** EXERCISE REQUIREMENTS **
Count how many lines in the entries below hold the string "Checks", and respond with that number only.

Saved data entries
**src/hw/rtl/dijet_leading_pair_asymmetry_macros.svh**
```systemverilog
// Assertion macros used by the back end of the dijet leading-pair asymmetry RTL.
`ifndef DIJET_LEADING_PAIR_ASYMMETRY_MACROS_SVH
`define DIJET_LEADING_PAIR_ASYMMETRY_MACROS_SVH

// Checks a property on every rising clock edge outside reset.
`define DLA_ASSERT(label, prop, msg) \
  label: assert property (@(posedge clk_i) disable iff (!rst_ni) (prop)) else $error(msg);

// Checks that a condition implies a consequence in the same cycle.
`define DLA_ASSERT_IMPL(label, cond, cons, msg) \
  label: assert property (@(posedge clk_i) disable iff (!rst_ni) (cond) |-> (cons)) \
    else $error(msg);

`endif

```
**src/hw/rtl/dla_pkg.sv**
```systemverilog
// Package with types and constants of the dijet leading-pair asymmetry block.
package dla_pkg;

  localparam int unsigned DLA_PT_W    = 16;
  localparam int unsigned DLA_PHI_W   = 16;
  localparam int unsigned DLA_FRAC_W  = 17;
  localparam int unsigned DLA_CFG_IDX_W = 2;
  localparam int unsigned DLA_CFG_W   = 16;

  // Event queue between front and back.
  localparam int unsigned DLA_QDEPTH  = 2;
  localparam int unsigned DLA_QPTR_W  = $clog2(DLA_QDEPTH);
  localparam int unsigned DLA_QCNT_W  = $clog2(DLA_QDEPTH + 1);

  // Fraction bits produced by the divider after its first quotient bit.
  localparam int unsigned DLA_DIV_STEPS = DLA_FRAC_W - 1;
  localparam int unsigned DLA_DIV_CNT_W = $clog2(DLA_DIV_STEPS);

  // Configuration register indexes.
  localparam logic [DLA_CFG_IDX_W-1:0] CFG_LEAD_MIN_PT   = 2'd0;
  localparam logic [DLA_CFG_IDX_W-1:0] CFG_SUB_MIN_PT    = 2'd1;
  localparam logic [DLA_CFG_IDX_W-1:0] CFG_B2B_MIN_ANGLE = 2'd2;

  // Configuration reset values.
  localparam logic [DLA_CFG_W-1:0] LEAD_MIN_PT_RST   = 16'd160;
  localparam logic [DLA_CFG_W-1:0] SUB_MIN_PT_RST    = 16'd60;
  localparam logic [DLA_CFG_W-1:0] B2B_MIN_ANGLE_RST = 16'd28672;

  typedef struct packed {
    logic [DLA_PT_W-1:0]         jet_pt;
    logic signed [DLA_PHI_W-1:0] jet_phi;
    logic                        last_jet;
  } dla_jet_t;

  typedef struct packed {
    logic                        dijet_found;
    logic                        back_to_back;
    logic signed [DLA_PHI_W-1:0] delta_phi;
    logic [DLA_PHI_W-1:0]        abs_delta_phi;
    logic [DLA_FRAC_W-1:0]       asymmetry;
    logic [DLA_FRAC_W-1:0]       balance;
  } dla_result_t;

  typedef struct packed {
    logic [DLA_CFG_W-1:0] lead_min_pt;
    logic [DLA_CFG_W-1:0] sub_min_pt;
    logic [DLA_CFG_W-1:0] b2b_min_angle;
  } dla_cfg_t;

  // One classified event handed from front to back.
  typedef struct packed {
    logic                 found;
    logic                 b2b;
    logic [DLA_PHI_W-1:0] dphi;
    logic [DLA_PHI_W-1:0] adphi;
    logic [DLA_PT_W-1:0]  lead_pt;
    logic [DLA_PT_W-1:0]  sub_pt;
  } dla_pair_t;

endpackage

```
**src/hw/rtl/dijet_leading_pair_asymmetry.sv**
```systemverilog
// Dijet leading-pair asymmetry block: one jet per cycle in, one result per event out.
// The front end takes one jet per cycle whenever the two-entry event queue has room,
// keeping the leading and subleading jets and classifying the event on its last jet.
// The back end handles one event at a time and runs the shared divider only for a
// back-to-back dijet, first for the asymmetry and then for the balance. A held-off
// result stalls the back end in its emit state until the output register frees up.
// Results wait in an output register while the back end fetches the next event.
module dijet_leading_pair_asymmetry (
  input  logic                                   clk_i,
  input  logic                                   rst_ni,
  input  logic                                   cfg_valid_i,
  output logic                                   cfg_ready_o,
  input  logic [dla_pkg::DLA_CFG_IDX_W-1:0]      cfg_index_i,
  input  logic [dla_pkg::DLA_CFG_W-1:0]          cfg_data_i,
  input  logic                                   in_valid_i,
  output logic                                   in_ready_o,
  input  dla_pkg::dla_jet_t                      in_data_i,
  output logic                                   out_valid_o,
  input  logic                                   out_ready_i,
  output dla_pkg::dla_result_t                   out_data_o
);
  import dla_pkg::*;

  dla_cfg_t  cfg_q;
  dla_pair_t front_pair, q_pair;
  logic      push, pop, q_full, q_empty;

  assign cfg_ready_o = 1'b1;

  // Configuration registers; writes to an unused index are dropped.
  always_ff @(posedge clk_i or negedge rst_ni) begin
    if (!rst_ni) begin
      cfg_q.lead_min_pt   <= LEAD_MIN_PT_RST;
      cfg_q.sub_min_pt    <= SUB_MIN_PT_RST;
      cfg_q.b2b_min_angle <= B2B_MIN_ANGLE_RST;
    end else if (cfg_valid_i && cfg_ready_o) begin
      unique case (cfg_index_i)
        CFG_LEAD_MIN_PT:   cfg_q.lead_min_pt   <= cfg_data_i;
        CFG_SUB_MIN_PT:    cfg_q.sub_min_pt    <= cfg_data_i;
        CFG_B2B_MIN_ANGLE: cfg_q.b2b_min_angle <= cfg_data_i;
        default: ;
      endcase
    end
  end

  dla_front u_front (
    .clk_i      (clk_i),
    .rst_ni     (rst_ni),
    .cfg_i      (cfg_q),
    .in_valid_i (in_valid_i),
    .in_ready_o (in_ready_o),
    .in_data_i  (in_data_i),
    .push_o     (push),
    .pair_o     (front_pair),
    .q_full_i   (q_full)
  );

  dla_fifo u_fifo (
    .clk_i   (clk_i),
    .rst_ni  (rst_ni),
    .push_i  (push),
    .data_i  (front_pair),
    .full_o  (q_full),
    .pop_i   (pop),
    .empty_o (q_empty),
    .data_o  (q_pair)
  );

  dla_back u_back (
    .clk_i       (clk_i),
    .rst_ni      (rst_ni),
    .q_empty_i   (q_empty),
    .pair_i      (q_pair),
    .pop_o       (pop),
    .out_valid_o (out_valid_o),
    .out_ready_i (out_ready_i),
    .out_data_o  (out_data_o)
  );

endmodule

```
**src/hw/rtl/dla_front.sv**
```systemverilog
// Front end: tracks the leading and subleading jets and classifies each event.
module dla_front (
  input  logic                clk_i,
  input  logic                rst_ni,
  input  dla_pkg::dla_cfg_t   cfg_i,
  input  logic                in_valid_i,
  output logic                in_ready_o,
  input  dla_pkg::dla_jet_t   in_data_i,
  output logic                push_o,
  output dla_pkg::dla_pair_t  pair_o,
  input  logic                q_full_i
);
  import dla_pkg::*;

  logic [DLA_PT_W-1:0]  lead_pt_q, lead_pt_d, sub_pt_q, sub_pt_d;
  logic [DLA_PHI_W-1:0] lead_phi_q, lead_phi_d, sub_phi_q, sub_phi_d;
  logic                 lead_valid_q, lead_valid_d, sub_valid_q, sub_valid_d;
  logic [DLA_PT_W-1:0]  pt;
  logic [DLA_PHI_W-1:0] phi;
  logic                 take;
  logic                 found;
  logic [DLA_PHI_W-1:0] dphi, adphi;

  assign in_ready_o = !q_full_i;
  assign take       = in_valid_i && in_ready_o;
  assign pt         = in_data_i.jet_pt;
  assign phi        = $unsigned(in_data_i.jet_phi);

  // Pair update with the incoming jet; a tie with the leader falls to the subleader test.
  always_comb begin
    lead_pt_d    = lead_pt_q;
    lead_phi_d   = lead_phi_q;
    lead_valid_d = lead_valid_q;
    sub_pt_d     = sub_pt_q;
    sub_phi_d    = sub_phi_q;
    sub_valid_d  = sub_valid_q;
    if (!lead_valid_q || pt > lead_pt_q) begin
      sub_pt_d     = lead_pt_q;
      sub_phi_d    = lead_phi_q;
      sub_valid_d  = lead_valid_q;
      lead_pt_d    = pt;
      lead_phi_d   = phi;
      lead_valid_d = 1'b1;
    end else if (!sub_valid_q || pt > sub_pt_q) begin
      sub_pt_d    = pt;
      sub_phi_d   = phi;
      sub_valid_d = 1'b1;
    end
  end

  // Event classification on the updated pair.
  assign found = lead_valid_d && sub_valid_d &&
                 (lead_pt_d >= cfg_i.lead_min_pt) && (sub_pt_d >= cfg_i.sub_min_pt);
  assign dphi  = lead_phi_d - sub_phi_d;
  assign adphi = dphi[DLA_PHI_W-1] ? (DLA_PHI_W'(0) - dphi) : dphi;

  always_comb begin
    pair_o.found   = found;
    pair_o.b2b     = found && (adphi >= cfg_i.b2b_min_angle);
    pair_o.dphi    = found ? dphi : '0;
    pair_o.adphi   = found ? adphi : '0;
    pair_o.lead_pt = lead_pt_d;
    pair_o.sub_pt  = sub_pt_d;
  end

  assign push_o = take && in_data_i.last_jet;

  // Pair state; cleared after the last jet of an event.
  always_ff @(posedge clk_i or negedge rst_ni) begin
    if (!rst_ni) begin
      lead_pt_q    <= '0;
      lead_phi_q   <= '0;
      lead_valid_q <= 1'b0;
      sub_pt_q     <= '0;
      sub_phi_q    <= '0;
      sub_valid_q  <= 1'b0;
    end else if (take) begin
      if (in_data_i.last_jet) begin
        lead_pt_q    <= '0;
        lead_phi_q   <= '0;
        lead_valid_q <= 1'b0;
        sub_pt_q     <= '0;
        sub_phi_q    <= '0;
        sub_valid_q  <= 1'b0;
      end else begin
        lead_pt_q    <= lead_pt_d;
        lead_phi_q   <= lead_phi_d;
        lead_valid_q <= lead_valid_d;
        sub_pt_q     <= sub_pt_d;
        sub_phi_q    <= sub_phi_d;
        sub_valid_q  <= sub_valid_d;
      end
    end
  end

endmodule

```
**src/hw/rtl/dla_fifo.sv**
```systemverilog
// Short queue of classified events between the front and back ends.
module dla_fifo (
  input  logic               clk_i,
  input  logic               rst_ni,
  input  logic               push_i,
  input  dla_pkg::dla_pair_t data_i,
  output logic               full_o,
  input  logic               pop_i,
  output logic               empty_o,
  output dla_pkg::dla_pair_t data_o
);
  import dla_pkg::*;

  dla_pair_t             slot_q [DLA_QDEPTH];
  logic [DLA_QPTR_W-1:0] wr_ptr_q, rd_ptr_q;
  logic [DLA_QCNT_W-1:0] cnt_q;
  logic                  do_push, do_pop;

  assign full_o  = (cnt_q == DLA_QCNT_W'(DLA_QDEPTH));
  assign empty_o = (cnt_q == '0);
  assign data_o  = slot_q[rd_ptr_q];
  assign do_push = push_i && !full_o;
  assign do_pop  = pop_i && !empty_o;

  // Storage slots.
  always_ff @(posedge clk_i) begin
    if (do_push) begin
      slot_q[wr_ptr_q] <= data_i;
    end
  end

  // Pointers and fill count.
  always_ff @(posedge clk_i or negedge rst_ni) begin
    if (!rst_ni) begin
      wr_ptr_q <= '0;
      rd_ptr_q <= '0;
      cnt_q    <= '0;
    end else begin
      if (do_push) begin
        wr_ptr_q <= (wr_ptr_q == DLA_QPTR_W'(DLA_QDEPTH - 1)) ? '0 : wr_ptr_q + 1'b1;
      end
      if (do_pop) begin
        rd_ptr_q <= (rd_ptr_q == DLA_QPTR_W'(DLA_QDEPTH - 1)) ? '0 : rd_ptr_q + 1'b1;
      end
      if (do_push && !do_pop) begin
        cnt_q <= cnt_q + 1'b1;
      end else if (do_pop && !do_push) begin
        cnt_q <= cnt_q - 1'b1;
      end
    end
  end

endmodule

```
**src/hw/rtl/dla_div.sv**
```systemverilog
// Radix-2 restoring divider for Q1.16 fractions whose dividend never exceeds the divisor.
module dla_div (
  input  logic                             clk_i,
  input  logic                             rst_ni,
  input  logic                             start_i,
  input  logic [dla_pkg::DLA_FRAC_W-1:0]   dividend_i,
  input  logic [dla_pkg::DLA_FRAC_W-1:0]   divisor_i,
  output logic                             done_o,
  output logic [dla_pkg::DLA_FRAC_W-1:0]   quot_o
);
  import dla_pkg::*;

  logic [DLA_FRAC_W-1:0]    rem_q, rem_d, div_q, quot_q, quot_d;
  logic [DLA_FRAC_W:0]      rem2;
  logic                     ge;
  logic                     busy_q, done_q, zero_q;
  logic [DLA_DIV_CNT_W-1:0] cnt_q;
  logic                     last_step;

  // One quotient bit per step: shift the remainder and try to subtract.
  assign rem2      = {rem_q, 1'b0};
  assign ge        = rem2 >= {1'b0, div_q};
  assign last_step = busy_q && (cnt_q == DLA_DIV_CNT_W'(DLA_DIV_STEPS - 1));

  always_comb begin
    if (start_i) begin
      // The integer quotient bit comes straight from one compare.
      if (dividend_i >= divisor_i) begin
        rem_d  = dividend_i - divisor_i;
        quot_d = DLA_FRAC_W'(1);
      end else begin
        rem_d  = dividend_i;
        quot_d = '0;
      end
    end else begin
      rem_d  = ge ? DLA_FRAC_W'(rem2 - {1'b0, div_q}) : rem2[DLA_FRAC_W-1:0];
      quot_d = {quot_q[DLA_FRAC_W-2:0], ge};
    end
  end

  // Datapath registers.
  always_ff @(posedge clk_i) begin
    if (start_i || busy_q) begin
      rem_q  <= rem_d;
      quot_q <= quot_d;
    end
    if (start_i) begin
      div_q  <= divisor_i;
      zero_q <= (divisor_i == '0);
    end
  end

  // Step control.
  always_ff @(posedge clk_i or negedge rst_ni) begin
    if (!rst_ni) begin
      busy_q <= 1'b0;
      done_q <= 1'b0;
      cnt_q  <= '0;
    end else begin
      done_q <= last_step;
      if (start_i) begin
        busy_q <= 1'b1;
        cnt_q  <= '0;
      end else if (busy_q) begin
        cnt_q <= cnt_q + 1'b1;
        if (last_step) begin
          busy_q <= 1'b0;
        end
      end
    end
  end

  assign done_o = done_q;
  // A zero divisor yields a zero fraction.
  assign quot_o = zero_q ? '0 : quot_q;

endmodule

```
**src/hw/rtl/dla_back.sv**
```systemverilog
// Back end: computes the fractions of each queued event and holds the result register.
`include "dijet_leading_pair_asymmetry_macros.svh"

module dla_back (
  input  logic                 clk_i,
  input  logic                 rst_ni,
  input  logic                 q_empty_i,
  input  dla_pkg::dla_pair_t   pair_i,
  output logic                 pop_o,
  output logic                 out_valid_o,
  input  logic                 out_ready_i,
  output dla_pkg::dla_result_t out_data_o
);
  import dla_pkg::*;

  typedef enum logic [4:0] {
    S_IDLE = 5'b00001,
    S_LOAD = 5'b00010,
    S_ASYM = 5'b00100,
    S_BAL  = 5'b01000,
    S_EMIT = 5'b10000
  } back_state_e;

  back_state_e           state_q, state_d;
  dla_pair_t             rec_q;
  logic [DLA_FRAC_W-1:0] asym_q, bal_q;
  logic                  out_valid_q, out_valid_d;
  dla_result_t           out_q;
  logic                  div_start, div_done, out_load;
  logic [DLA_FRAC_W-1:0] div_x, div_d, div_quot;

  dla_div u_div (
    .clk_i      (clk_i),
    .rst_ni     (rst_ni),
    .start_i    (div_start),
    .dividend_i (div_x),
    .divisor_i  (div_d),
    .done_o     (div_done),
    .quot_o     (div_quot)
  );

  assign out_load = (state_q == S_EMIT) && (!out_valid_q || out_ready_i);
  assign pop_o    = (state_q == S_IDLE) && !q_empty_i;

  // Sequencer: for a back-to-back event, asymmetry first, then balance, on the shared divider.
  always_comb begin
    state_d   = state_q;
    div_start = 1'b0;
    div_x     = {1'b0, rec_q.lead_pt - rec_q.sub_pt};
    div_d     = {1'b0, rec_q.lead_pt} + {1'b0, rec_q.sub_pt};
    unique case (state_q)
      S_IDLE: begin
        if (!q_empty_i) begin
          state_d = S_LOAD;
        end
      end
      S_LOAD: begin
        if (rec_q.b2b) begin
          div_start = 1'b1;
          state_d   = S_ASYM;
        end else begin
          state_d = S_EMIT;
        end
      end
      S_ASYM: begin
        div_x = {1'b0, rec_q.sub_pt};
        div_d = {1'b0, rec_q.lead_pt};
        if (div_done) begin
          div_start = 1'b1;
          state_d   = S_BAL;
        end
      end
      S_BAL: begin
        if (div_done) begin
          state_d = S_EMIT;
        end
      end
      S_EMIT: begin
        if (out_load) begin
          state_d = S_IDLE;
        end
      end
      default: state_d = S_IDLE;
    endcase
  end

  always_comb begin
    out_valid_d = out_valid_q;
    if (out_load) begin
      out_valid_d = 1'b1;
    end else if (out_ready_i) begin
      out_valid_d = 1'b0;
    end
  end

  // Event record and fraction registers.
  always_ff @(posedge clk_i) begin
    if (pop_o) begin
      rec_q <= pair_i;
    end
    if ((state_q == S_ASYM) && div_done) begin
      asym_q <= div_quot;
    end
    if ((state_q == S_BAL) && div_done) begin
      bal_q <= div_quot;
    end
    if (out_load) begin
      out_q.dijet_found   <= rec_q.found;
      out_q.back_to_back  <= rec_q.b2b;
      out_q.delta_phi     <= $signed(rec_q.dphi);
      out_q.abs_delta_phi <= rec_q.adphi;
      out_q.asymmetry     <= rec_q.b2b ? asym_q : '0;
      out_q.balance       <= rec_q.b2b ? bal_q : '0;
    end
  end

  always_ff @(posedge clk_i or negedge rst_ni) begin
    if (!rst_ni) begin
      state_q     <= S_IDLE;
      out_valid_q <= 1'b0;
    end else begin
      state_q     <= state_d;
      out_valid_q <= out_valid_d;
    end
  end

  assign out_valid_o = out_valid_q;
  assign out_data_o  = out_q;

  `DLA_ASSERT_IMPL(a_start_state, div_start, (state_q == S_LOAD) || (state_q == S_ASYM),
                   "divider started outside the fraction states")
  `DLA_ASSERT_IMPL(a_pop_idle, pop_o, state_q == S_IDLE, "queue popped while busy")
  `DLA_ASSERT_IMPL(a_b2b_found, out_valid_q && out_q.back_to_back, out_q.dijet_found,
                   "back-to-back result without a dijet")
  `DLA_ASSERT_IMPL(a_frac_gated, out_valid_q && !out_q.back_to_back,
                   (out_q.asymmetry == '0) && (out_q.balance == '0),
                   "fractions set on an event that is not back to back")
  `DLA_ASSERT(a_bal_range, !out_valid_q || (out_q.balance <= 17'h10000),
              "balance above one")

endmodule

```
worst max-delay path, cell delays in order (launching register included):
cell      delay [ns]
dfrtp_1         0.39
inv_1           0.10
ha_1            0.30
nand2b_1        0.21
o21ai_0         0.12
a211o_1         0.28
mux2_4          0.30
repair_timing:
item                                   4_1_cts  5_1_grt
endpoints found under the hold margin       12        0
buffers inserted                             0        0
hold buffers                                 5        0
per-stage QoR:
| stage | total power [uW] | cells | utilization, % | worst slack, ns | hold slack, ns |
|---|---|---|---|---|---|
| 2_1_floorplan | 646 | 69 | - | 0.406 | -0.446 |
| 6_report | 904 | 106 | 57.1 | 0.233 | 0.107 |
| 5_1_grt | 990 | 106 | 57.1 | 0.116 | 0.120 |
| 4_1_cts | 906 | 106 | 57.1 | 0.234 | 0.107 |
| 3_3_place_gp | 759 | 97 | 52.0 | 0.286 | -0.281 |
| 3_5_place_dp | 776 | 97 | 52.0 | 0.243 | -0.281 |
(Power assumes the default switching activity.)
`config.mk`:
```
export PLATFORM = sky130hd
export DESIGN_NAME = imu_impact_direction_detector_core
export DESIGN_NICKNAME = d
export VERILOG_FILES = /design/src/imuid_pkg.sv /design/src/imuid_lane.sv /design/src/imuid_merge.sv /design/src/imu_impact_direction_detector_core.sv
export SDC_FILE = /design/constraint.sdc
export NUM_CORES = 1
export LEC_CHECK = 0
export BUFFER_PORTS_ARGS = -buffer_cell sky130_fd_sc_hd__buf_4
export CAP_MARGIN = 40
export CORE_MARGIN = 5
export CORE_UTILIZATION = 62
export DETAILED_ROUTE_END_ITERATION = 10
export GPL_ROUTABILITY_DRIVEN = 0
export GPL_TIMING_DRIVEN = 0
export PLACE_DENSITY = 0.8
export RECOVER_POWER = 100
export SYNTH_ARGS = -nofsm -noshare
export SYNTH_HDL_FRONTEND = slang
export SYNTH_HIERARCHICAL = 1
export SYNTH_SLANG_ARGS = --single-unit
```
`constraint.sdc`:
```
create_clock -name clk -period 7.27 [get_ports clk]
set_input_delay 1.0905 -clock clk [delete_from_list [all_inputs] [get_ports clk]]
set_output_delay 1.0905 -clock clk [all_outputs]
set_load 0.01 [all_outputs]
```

** THE COMPLETED TASK **
2